ASSIGNMENT: Take the records below from their first line to the line with "hold reg to", and restate those lines word for word.

Stored data:
· · · · ·

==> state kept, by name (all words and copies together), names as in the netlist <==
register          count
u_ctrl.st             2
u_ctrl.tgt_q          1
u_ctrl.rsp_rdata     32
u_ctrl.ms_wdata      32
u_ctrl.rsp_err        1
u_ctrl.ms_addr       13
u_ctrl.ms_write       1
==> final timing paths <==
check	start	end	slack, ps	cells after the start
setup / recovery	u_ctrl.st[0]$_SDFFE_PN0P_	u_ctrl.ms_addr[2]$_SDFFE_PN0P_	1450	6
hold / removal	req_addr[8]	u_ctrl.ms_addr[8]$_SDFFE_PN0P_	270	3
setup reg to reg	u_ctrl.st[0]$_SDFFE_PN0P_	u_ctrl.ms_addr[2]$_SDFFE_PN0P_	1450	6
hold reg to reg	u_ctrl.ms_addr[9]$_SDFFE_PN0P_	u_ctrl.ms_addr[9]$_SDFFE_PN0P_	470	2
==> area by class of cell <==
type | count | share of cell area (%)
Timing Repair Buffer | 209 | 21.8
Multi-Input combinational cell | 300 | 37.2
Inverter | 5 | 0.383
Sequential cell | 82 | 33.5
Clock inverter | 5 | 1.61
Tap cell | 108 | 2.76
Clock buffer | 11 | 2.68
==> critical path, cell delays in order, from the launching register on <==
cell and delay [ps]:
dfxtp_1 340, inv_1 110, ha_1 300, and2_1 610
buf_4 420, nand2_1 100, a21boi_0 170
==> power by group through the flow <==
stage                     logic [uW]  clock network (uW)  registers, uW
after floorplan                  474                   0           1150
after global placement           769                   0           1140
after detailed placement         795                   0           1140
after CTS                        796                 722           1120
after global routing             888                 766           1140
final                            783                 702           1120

· · · · ·

THE ANSWER:
==> state kept, by name (all words and copies together), names as in the netlist <==
register          count
u_ctrl.st             2
u_ctrl.tgt_q          1
u_ctrl.rsp_rdata     32
u_ctrl.ms_wdata      32
u_ctrl.rsp_err        1
u_ctrl.ms_addr       13
u_ctrl.ms_write       1
==> final timing paths <==
check	start	end	slack, ps	cells after the start
setup / recovery	u_ctrl.st[0]$_SDFFE_PN0P_	u_ctrl.ms_addr[2]$_SDFFE_PN0P_	1450	6
hold / removal	req_addr[8]	u_ctrl.ms_addr[8]$_SDFFE_PN0P_	270	3
setup reg to reg	u_ctrl.st[0]$_SDFFE_PN0P_	u_ctrl.ms_addr[2]$_SDFFE_PN0P_	1450	6
hold reg to reg	u_ctrl.ms_addr[9]$_SDFFE_PN0P_	u_ctrl.ms_addr[9]$_SDFFE_PN0P_	470	2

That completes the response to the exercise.